> **How to complete this task**: For the listing that follows, give again exactly the lines from the one with "next_pc = i_branch_addr;" to the one with "if (i_step_mode) begin", including both.

> **Data section**:
$ cat config.mk
export PLATFORM = sky130hd
export DESIGN_NAME = mem_arbiter_flat
export DESIGN_NICKNAME = d
export VERILOG_FILES = /design/src/rtl/mem_arbiter_if.sv /design/src/rtl/mem_arbiter.sv /design/src/flat_wrapper.sv
export SDC_FILE = /design/constraint.sdc
export NUM_CORES = 1
export LEC_CHECK = 0
export ABC_CLOCK_PERIOD_IN_PS = 2100
export CAP_MARGIN = 5
export CORE_UTILIZATION = 30
export CTS_CLUSTER_SIZE = 10
export DETAILED_ROUTE_END_ITERATION = 6
export GPL_TIMING_DRIVEN = 0
export PLACE_DENSITY = 0.8
export SKIP_LAST_GASP = 1
export SLEW_MARGIN = 10
export SYNTH_ARGS = -nofsm -noshare
export SYNTH_HDL_FRONTEND = slang
export SYNTH_SLANG_ARGS = --single-unit
$ cat constraint.sdc
create_clock -name clk -period 2.1 [get_ports clk]
set_clock_uncertainty 0.2 [all_clocks]
set_input_delay 0.525 -clock clk [delete_from_list [all_inputs] [get_ports clk]]
set_output_delay 0.525 -clock clk [all_outputs]
set_load 0.02 [all_outputs]
### config.mk
export PLATFORM = sky130hd
export DESIGN_NAME = seg_serial_tx_flat
export DESIGN_NICKNAME = d
export VERILOG_FILES = /design/src/rtl/seg_serial_tx_if.sv /design/src/rtl/seg_serial_tx.sv /design/src/flat_wrapper.sv
export SDC_FILE = /design/constraint.sdc
export NUM_CORES = 1
export LEC_CHECK = 0
export ABC_CLOCK_PERIOD_IN_PS = 2250
export CELL_PAD_IN_SITES_DETAIL_PLACEMENT = 2
export CELL_PAD_IN_SITES_GLOBAL_PLACEMENT = 2
export CORE_ASPECT_RATIO = 0.6
export CORE_MARGIN = 3
export CORE_UTILIZATION = 39
export CTS_BUF_LIST = sky130_fd_sc_hd__clkbuf_2
export CTS_CLUSTER_SIZE = 8
export DETAILED_ROUTE_END_ITERATION = 16
export PLACE_DENSITY = 0.9
export REMOVE_ABC_BUFFERS = 1
export SYNTH_ARGS = -nofsm -noshare
export SYNTH_HDL_FRONTEND = slang
export SYNTH_SLANG_ARGS = --single-unit
export TNS_END_PERCENT = 20
### constraint.sdc
create_clock -name clk -period 2.25 [get_ports clk]
set_input_delay 0.45 -clock clk [delete_from_list [all_inputs] [get_ports clk]]
set_output_delay 0.45 -clock clk [all_outputs]
set_load 0.02 [all_outputs]
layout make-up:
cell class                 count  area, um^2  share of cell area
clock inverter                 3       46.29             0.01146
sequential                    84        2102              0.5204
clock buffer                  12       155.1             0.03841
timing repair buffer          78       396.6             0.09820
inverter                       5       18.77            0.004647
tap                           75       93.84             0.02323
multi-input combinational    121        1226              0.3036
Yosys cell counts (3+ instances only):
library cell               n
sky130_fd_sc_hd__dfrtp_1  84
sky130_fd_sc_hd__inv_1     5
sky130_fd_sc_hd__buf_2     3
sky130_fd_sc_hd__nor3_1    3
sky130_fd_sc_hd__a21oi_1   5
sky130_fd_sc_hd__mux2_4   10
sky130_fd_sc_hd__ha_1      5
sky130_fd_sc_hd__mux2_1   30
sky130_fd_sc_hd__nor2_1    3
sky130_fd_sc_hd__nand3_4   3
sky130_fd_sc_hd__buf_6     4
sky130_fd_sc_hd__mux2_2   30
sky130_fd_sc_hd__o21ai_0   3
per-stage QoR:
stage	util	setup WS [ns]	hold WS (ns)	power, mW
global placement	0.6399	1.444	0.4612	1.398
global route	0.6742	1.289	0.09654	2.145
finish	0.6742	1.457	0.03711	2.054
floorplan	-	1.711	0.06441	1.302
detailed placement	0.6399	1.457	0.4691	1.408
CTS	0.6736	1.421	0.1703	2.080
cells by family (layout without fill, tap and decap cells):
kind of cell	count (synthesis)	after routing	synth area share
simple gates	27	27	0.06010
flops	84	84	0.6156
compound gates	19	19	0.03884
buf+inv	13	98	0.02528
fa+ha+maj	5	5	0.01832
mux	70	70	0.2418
File: config.mk
export PLATFORM = sky130hd
export DESIGN_NAME = pc_ctrl
export DESIGN_NICKNAME = d
export VERILOG_FILES = /design/src/rtl/pc_ctrl.sv
export SDC_FILE = /design/constraint.sdc
export NUM_CORES = 1
export LEC_CHECK = 0
export CAP_MARGIN = 40
export CORE_UTILIZATION = 44
export DETAILED_ROUTE_END_ITERATION = 8
export PLACE_DENSITY = 0.93
export SYNTH_ARGS = -nofsm -noshare
export SYNTH_HDL_FRONTEND = slang
export SYNTH_SLANG_ARGS = --single-unit
File: constraint.sdc
create_clock -name i_clk -period 3.9 [get_ports i_clk]
set_input_delay 0.78 -clock i_clk [delete_from_list [all_inputs] [get_ports i_clk]]
set_output_delay 0.78 -clock i_clk [all_outputs]
set_load 0.02 [all_outputs]
File: src/rtl/pc_ctrl.sv
// Program-counter controller for the IF stage: reset vector, redirect priority, stall, single-step, post-halt drain.
// Latency: next PC registered, visible one cycle after the advance; o_pc_seq/o_valid are combinational.
// Backpressure: i_stall freezes the PC and drops any redirect/step offered that cycle; upstream must hold them.
// Optional: define PC_CTRL_FETCH_COUNTER_EN to add the saturating o_fetch_count output.

module pc_ctrl #(
  parameter int                  PC_SIZE      = 32,
  parameter int                  PC_STEP      = 4,
  parameter logic [PC_SIZE-1:0]  RESET_VECTOR = '0,
  parameter int                  DRAIN_CYCLES = 4
) (
  input  logic               i_clk,
  input  logic               i_reset,
  input  logic               i_start,
  input  logic               i_step_mode,
  input  logic               i_step,
  input  logic               i_stall,
  input  logic               i_halt,
  input  logic               i_jump,
  input  logic [PC_SIZE-1:0] i_jump_addr,
  input  logic               i_branch,
  input  logic [PC_SIZE-1:0] i_branch_addr,
  output logic [PC_SIZE-1:0] o_pc,
  output logic [PC_SIZE-1:0] o_pc_seq,
  output logic               o_valid,
  output logic [2:0]         o_state,
  output logic               o_end
`ifdef PC_CTRL_FETCH_COUNTER_EN
  ,
  output logic [31:0]        o_fetch_count
`endif
);

  typedef enum logic [2:0] {
    ST_IDLE      = 3'd0,
    ST_RUN       = 3'd1,
    ST_STEP_WAIT = 3'd2,
    ST_DRAIN     = 3'd3,
    ST_END       = 3'd4
  } state_t;

  localparam logic [3:0] DRAIN_LOAD = 4'(DRAIN_CYCLES - 1);

  state_t               state_q, state_d;
  logic [PC_SIZE-1:0]   pc_q, pc_d;
  logic [3:0]           drain_cnt_q, drain_cnt_d;
  logic [PC_SIZE-1:0]   next_pc;
  logic                 adv;
  logic                 valid;

  // Sequential successor and redirect priority: jump over branch over fall-through.
  always_comb begin
    o_pc_seq = pc_q + PC_SIZE'(PC_STEP);
    if (i_jump) begin
      next_pc = i_jump_addr;
    end else if (i_branch) begin
      next_pc = i_branch_addr;
    end else begin
      next_pc = o_pc_seq;
    end
  end

  // Next-state, PC and drain-counter logic; halt is evaluated before any advance.
  always_comb begin
    state_d     = state_q;
    pc_d        = pc_q;
    drain_cnt_d = drain_cnt_q;
    valid       = 1'b0;
    adv         = 1'b0;
    case (state_q)
      ST_IDLE: begin
        pc_d        = RESET_VECTOR;
        drain_cnt_d = '0;
        if (i_start) begin
          state_d = i_step_mode ? ST_STEP_WAIT : ST_RUN;
        end
      end
      ST_RUN: begin
        valid = ~i_stall;
        if (i_halt) begin
          state_d     = ST_DRAIN;
          drain_cnt_d = DRAIN_LOAD;
        end else begin
          adv = ~i_stall;
          if (i_step_mode) begin
            state_d = ST_STEP_WAIT;
          end
        end
      end
      ST_STEP_WAIT: begin
        valid = i_step & ~i_stall;
        if (i_halt) begin
          state_d     = ST_DRAIN;
          drain_cnt_d = DRAIN_LOAD;
        end else begin
          // A step offered during a stall is simply lost.
          adv = i_step & ~i_stall;
          if (!i_step_mode) begin
            state_d = ST_RUN;
          end
        end
      end
      ST_DRAIN: begin
        if (drain_cnt_q == '0) begin
          state_d = ST_END;
        end else begin
          drain_cnt_d = drain_cnt_q - 4'd1;
        end
      end
      ST_END: begin
        if (i_start && !i_halt) begin
          state_d = ST_IDLE;
          pc_d    = RESET_VECTOR;
        end
      end
      default: begin
        // Unreachable encodings recover to IDLE with a clean PC.
        state_d     = ST_IDLE;
        pc_d        = RESET_VECTOR;
        drain_cnt_d = '0;
      end
    endcase
    if (adv) begin
      pc_d = next_pc;
    end
  end

  // State, PC and drain-counter registers with synchronous reset.
  always_ff @(posedge i_clk) begin
    if (i_reset) begin
      state_q     <= ST_IDLE;
      pc_q        <= RESET_VECTOR;
      drain_cnt_q <= '0;
    end else begin
      state_q     <= state_d;
      pc_q        <= pc_d;
      drain_cnt_q <= drain_cnt_d;
    end
  end

  // Output decode.
  always_comb begin
    o_pc    = pc_q;
    o_valid = valid;
    o_state = state_q;
    o_end   = (state_q == ST_END);
  end

`ifdef PC_CTRL_FETCH_COUNTER_EN
  logic [31:0] fetch_cnt_q, fetch_cnt_d;

  // Saturating count of live fetches, cleared whenever IDLE is (re)entered.
  always_comb begin
    fetch_cnt_d = fetch_cnt_q;
    if (state_d == ST_IDLE) begin
      fetch_cnt_d = '0;
    end else if (valid && (fetch_cnt_q != 32'hFFFF_FFFF)) begin
      fetch_cnt_d = fetch_cnt_q + 32'd1;
    end
  end

  // Fetch-count register.
  always_ff @(posedge i_clk) begin
    if (i_reset) begin
      fetch_cnt_q <= '0;
    end else begin
      fetch_cnt_q <= fetch_cnt_d;
    end
  end

  assign o_fetch_count = fetch_cnt_q;
`endif

endmodule
`src/rtl/reg_rename_file.sv`:
```
// reg_rename_file: architectural register file with per-register ROB rename
// tags. Decoder reads operands combinationally and renames rd at issue; the
// ROB commits values and can roll back all tags at once.
// Optional build macro: REG_COMMIT_BYPASS_EN (same-cycle commit forwarding on reads).
module reg_rename_file #(
   parameter int unsigned REG_NUM = 32,
   parameter int unsigned ROB_BIT = 4
) (
   input  logic               clk,
   input  logic               rst,
   input  logic               rdy,
   input  logic               rob_rb_ena,
   input  logic               rob_wr_ena,
   input  logic [4:0]         rob_wr_rd,
   input  logic [31:0]        rob_wr_val,
   input  logic [ROB_BIT-1:0] rob_wr_idx,
   input  logic               id_rn_ena,
   input  logic [4:0]         id_rn_rd,
   input  logic [ROB_BIT-1:0] id_rn_tag,
   input  logic [4:0]         id_rs1,
   input  logic [4:0]         id_rs2,
   output logic               id_rs1_busy,
   output logic [ROB_BIT-1:0] id_rs1_tag,
   output logic [31:0]        id_rs1_val,
   output logic               id_rs2_busy,
   output logic [ROB_BIT-1:0] id_rs2_tag,
   output logic [31:0]        id_rs2_val
);

   logic [31:0]        val_q [REG_NUM];
   logic [ROB_BIT-1:0] tag_q [REG_NUM];

   logic [ROB_BIT-1:0] rs1_tag;
   logic [31:0]        rs1_val;
   logic [ROB_BIT-1:0] rs2_tag;
   logic [31:0]        rs2_val;

   // State update: commit writes val; tag priority is rollback > rename > commit clear.
   // x0 is never touched after reset, so it always reads as zero.
   always_ff @(posedge clk) begin
      if (rst) begin
         for (int unsigned i = 0; i < REG_NUM; i++) begin
            val_q[i] <= '0;
            tag_q[i] <= '0;
         end
      end else if (rdy) begin
         for (int unsigned i = 1; i < REG_NUM; i++) begin
            if (rob_wr_ena && rob_wr_rd == 5'(i))
               val_q[i] <= rob_wr_val;
            if (rob_rb_ena)
               tag_q[i] <= '0;
            else if (id_rn_ena && id_rn_rd == 5'(i))
               tag_q[i] <= id_rn_tag;
            else if (rob_wr_ena && rob_wr_rd == 5'(i) && tag_q[i] == rob_wr_idx)
               tag_q[i] <= '0;
         end
      end
   end

   // Operand read port 1: stored state, x0 forced to zero.
   always_comb begin
      rs1_tag = '0;
      rs1_val = '0;
      if (id_rs1 != '0) begin
         rs1_tag = tag_q[id_rs1];
         rs1_val = val_q[id_rs1];
`ifdef REG_COMMIT_BYPASS_EN
         if (rob_wr_ena && rob_wr_rd == id_rs1 && tag_q[id_rs1] == rob_wr_idx) begin
            rs1_tag = '0;
            rs1_val = rob_wr_val;
         end
`endif
      end
   end

   // Operand read port 2: stored state, x0 forced to zero.
   always_comb begin
      rs2_tag = '0;
      rs2_val = '0;
      if (id_rs2 != '0) begin
         rs2_tag = tag_q[id_rs2];
         rs2_val = val_q[id_rs2];
`ifdef REG_COMMIT_BYPASS_EN
         if (rob_wr_ena && rob_wr_rd == id_rs2 && tag_q[id_rs2] == rob_wr_idx) begin
            rs2_tag = '0;
            rs2_val = rob_wr_val;
         end
`endif
      end
   end

   assign id_rs1_tag  = rs1_tag;
   assign id_rs1_val  = rs1_val;
   assign id_rs1_busy = (rs1_tag != '0);
   assign id_rs2_tag  = rs2_tag;
   assign id_rs2_val  = rs2_val;
   assign id_rs2_busy = (rs2_tag != '0);

endmodule

```
===== config.mk =====
export PLATFORM = sky130hd
export DESIGN_NAME = basilisk_reg_scoreboard_flat
export DESIGN_NICKNAME = d
export VERILOG_FILES = /design/src/rtl/basilisk_reg_scoreboard_if.sv /design/src/rtl/basilisk_reg_scoreboard.sv /design/src/flat_wrapper.sv
export SDC_FILE = /design/constraint.sdc
export NUM_CORES = 1
export LEC_CHECK = 0
export CORE_AREA = 10 10 198 200
export CTS_CLUSTER_DIAMETER = 120
export DETAILED_ROUTE_END_ITERATION = 10
export DIE_AREA = 0 0 208 210
export SETUP_SLACK_MARGIN = 0.02
export SLEW_MARGIN = 30
export SYNTH_ARGS = -nofsm -noshare
export SYNTH_HDL_FRONTEND = slang
export SYNTH_SLANG_ARGS = --single-unit

===== constraint.sdc =====
create_clock -name clk -period 9.68 [get_ports clk]
set_input_delay 1.936 -clock clk [delete_from_list [all_inputs] [get_ports clk]]
set_output_delay 1.936 -clock clk [all_outputs]
set_load 0.03 [all_outputs]

===== src/rtl/basilisk_reg_scoreboard_if.sv =====
// basilisk_reg_scoreboard_if: decode/writeback side of the FP register scoreboard
interface basilisk_reg_scoreboard_if;
   logic            flush;
   logic            issue_valid;
   logic            issue_ready;
   logic [4:0]      issue_rd;
   logic            wb_valid;
   logic [4:0]      wb_rd;
   logic [31:0][1:0] reg_status;
   logic            busy;
   logic            error;
   modport master (output flush, issue_valid, issue_rd, wb_valid, wb_rd,
                   input issue_ready, reg_status, busy, error);
   modport slave  (input flush, issue_valid, issue_rd, wb_valid, wb_rd,
                   output issue_ready, reg_status, busy, error);
endinterface


===== src/rtl/basilisk_reg_scoreboard.sv =====
// basilisk_reg_scoreboard: per-register outstanding-write counters and status for the 32 FP registers
module basilisk_reg_scoreboard #(
   parameter int MAX_PENDING = 3
) (
   input logic                      clk,
   input logic                      rst,
   basilisk_reg_scoreboard_if.slave sb
);
   localparam int CW = $clog2(MAX_PENDING + 1);
   localparam logic [CW-1:0] MAXC = CW'(MAX_PENDING);
   localparam logic [1:0] ST_VALID = 2'b00, ST_INVALID = 2'b01, ST_UP = 2'b10, ST_DOWN = 2'b11;
   logic [CW-1:0]    r_cnt [32];
   logic [CW-1:0]    w_nxt [32];
   logic [31:0][1:0] r_status, w_status;
   logic [31:0]      w_iv, w_dv;
   logic             r_busy, r_err, w_busy, w_err, w_ready;
   // next counts and status; an unmatched writeback at zero holds 0 and flags error
   always_comb begin
      w_ready = r_cnt[sb.issue_rd] != MAXC;
      w_iv = (sb.issue_valid && w_ready && !sb.flush) ? 32'd1 << sb.issue_rd : '0;
      w_dv = (sb.wb_valid && !sb.flush) ? 32'd1 << sb.wb_rd : '0;
      w_err = 1'b0;
      w_busy = 1'b0;
      for (int r = 0; r < 32; r++) begin
         w_nxt[r] = r_cnt[r];
         if (sb.flush) w_nxt[r] = '0;
         else if (w_iv[r] && !w_dv[r]) w_nxt[r] = r_cnt[r] + 1'b1;
         else if (w_dv[r] && !w_iv[r]) begin
            if (r_cnt[r] == '0) w_err = 1'b1;
            else w_nxt[r] = r_cnt[r] - 1'b1;
         end
         w_status[r] = (w_nxt[r] == '0) ? ST_VALID :
                       (w_iv[r] && !w_dv[r]) ? ST_UP :
                       (w_dv[r] && !w_iv[r]) ? ST_DOWN : ST_INVALID;
         w_busy = w_busy | (w_nxt[r] != '0);
      end
   end
   // state registers; error is sticky until reset
   always_ff @(posedge clk or posedge rst) begin
      if (rst) begin
         for (int r = 0; r < 32; r++) r_cnt[r] <= '0;
         r_status <= '0;
         r_busy <= 1'b0;
         r_err <= 1'b0;
      end else begin
         for (int r = 0; r < 32; r++) r_cnt[r] <= w_nxt[r];
         r_status <= w_status;
         r_busy <= w_busy;
         r_err <= r_err | w_err;
      end
   end
   assign sb.issue_ready = w_ready;
   assign sb.reg_status = r_status;
   assign sb.busy = r_busy;
   assign sb.error = r_err;
endmodule


===== src/flat_wrapper.sv =====
// flat-port wrapper written by rule: the top's interface ports become plain ports
module basilisk_reg_scoreboard_flat 
#(
   parameter int MAX_PENDING = 3
)
  (clk, rst, sb_flush, sb_issue_valid, sb_issue_rd, sb_wb_valid, sb_wb_rd, sb_issue_ready, sb_reg_status, sb_busy, sb_error);
  basilisk_reg_scoreboard_if sb_i ();
  input logic clk;
  input logic rst;
  input wire logic [$bits(sb_i.flush)-1:0] sb_flush;
  input wire logic [$bits(sb_i.issue_valid)-1:0] sb_issue_valid;
  input wire logic [$bits(sb_i.issue_rd)-1:0] sb_issue_rd;
  input wire logic [$bits(sb_i.wb_valid)-1:0] sb_wb_valid;
  input wire logic [$bits(sb_i.wb_rd)-1:0] sb_wb_rd;
  output wire logic [$bits(sb_i.issue_ready)-1:0] sb_issue_ready;
  output wire logic [$bits(sb_i.reg_status)-1:0] sb_reg_status;
  output wire logic [$bits(sb_i.busy)-1:0] sb_busy;
  output wire logic [$bits(sb_i.error)-1:0] sb_error;
  assign sb_i.flush = sb_flush;
  assign sb_i.issue_valid = sb_issue_valid;
  assign sb_i.issue_rd = sb_issue_rd;
  assign sb_i.wb_valid = sb_wb_valid;
  assign sb_i.wb_rd = sb_wb_rd;
  assign sb_issue_ready = sb_i.issue_ready;
  assign sb_reg_status = sb_i.reg_status;
  assign sb_busy = sb_i.busy;
  assign sb_error = sb_i.error;
  basilisk_reg_scoreboard #(.MAX_PENDING(MAX_PENDING)) u_core (.clk(clk), .rst(rst), .sb(sb_i));
endmodule

==> results by group <==
Outcome
  • Status: completed

Global routing
  • Largest net degree at the start of global routing: 82
  • Total global routing overflow: 0
  • Initial antenna violation count: 0
  • Tot GR Track Use: 12.6%
  • Number of global-route vias before repair: ~7400
  • Global-route wire length before repair: 43.2 mm

Setup path
  • Worst Path Required: 7.74 ns
  • Crit-path most repeated cell: clkdlybuf4s50_1
  • Worst Path Class, Setup: primary input to output port
  • Worst Setup EP: sb_issue_ready
  • CP max FO: 39
  • Reg2reg start: u_core.r_cnt[25]
  • CP peak stage delay: between 0.6 and 0.7 ns
  • CP cell instances: clkdlybuf4s50_1, buf_4, o31ai_1, mux4_2, o22ai_2, or2_2, clkdlybuf4s50_1
  • CP startpoint kind: primary input
  • R2r worst-path depth: 11
  • Worst Setup End Kind: output port
  • WP data arrival: 4.86 ns
  • Critical path's slowest cell: clkdlybuf4s50_1
  • R2R Setup Slk: ~5.8 ns
  • R2r endpoint: u_core.sb.busy
  • Worst Setup SP: sb_issue_rd[0]

Synth
  • Post-synth EDFFs: 0
  • Complex-gate fraction of the synthesized area: 7.07%
  • Main flop type after synthesis: dfrtp_1
  • Adder-Cell Fraction of Synth Area: 21.4%
  • Synth unique cells: 39
  • Synth Area in Simple Gates: between 20% and 30%
  • Warnings, synthesis: 0
  • Share of synthesized area spent on multiplexers: 5.24%
  • Synthesized net count: 1180
  • Synth Instances: 1005
  • Syn avg cell area: roughly 9.3 um^2
  • Sequential area share after synthesis: 34.8%
  • Asr flop ratio synth: 100%
  • Main combinational cell family by area after synthesis: simple AND/OR/NAND/NOR gates
  • Yosys reg bits: 130
  • XOR/XNOR share of the synthesized area: 0%
  • Post-Syn Area: 9360 um^2

Min path
  • HP Class: register to register

Pwr
  • Pwr dens: 118 nW/um^2
  • Peak VDD IR: 105 uV
  • Static leakage power: 4.68 nW

CTS
  • Post-CTS Hold Fix Bufs: 0
  • Clk root buf: clkbuf_16
  • Post_cts resized: 0
  • Clock latency on the worst-skew pair: between 0.4 and 0.5 ns
  • Post-CTS setup buffers: 0
  • # clock sinks: 130
  • CTS HTree Levels: 4
  • Cts bufs inserted: 17
  • CTS tree: yes
  • Clk buf depth: 2
  • CTS clk-pin slew, worst paths: 0.06 ns

Floorplanning
  • Initial Util: a little over a quarter
  • Core footprint: roughly 35000 um^2
  • Num rows: 69
  • Die W: approximately 210 um
  • I/O pins: 82
  • Die H: 210 um
  • Full die area: about 44000 um^2

Drt
  • WL per Instance: between 15 and 20 um
  • Final wirelength: ~28 mm
  • Vias per std cell: about 4.8
  • Via Count: around 7500
  • Iter 0 DRT Violations: approximately 600
  • Final antenna-violating net count: 0
  • DRC violations left: 0
  • DRT Pass-1 Iters: 5

Timing
  • RSZ-0062 raised after global routing: no
  • Final Max Tran Viols: 0
  • Setup tns final: 0 ns
  • Setup ws final: 2.88 ns
  • Crit path time final: approximately 6.8 ns
  • Fmax: 147 MHz
  • Final Skew: 0.0111 ns
  • Hold Slack: 0.482 ns
  • Max-slew headroom: between 40% and 50%
  • Final Hold Vio Count: 0
  • Tightest Pin Transition: 0.771 ns
  • Setup Viol. Count Final: 0
  • Tcrit/Tclk final: 70.2%

Final layout
  • # diodes: 0
  • Post-layout nets: 1264
  • Syn-to-layout area delta: 20.7%
  • Layout cells sized above 1: under 10%
  • Final Util: 32.1%

Placement
  • Gpl congestion: 0.927
  • IO buf count: 81
  • Pre-CTS setup slack: 2.87 ns
  • DP Wirelength: about 21 mm

Job
  • Max-Cap Viols: 0
placed cells by master (no fill, tap or decap), types with 9 or more instances in the layout:
cell / Yosys / routed
ha_1: 160 / 160
nor2_1: 147 / 147
inv_1: 135 / 134
dfrtp_1: 130 / 130
clkdlybuf4s50_1: 0 / 80
nand3b_1: 44 / 44
mux2i_1: 40 / 40
nor2b_1: 39 / 39
nand2b_1: 37 / 37
a31oi_1: 32 / 32
a211oi_1: 32 / 32
nand3_1: 29 / 29
nand2_1: 27 / 27
or3b_2: 27 / 27
nor4_1: 21 / 21
clkbuf_16: 0 / 17
o31ai_1: 16 / 16
and3b_1: 9 / 9
nand4_1: 9 / 9
Yosys cell counts, types with 27 or more instances:
library cell  instances  area (um^2)
mux2i_1              40          400
inv_1               135          507
nand2b_1             37          231
or3b_2               27          236
nor2_1              147          552
nand3_1              29          145
dfrtp_1             130         3250
ha_1                160         2000
a211oi_1             32          240
nand2_1              27          101
a31oi_1              32          200
nand3b_1             44          330
nor2b_1              39          244
kinds of logic (layout without fill, tap and decap cells):
| family | Yosys count | count (layout) |
|---|---|---|
| simple gates | 419 | 419 |
| fa+ha+maj | 160 | 160 |
| buf+inv | 157 | 254 |
| flops | 130 | 130 |
| compound gates | 95 | 95 |
| mux | 44 | 44 |
where the power goes:
group | switching [W] | total [W] | internal, W | leakage, nW
clock network | 0.000261 | 0.000689 | 0.000428 | 0.304
logic | 0.0000650 | 0.0000933 | 0.0000284 | 2.57
registers | 0.00000450 | 0.000553 | 0.000548 | 1.81
registers in the layout, summed over array words and instances (netlist names):
name,cells
u_core.sb.error,1
u_core.sb.busy,1
u_core.sb.reg_status,64
u_core.r_cnt,64
area by class of cell:
cell class,instances,area (um^2)
fill,3649,23900
multi-input combinational,718,5490
sequential,130,3250
timing repair buffer,84,832
tap,461,577
inverter,138,523
clock buffer,21,470
clock inverter,11,151
worst min-delay path by stage:
stage,cells past startpoint,start,slack [ns],end
floorplan,2,u_core.r_cnt[26],0.56,u_core.r_cnt[26]
global placement,1,u_core.sb.error,0.47,u_core.sb.error
detailed placement,1,u_core.sb.error,0.47,u_core.sb.error
CTS,1,u_core.sb.error,0.48,u_core.sb.error
global route,1,u_core.sb.error,0.53,u_core.sb.error
finish,1,u_core.sb.error,0.48,u_core.sb.error
metrics by stage:
stage,power (W),area (um^2),std cells
5_1_grt,0.00139,11300,1563
3_3_place_gp,0.000655,10700,1531
4_1_cts,0.00135,11300,1563
3_5_place_dp,0.000657,10700,1531
2_1_floorplan,0.000617,9360,1005
6_report,0.00134,11300,1563
critical path, delay by kind of cell:
| family | cells | cell delay, ns |
|---|---|---|
| AOI/OAI and AO/OA | 2 | 0.54 |
| muxes | 1 | 0.57 |
| buffers and inverters | 3 | 1.59 |
| and+or+nand+nor | 1 | 0.22 |
metal layers:
layer  up-vias  share of wire [%]  wire length (um)  global-route usage [%]
met5         -                  0                 0                       0
met4         0                2.8               782                    5.07
met3        45                5.5              1550                    2.53
met2       236                 46             12900                    20.0
met1      3653                 46             12800                    16.6
li1       3560                  -                 -                       -
(Power assumes the default switching activity.)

> **Written response**:
      next_pc = i_branch_addr;
    end else begin
      next_pc = o_pc_seq;
    end
  end

  // Next-state, PC and drain-counter logic; halt is evaluated before any advance.
  always_comb begin
    state_d     = state_q;
    pc_d        = pc_q;
    drain_cnt_d = drain_cnt_q;
    valid       = 1'b0;
    adv         = 1'b0;
    case (state_q)
      ST_IDLE: begin
        pc_d        = RESET_VECTOR;
        drain_cnt_d = '0;
        if (i_start) begin
          state_d = i_step_mode ? ST_STEP_WAIT : ST_RUN;
        end
      end
      ST_RUN: begin
        valid = ~i_stall;
        if (i_halt) begin
          state_d     = ST_DRAIN;
          drain_cnt_d = DRAIN_LOAD;
        end else begin
          adv = ~i_stall;
          if (i_step_mode) begin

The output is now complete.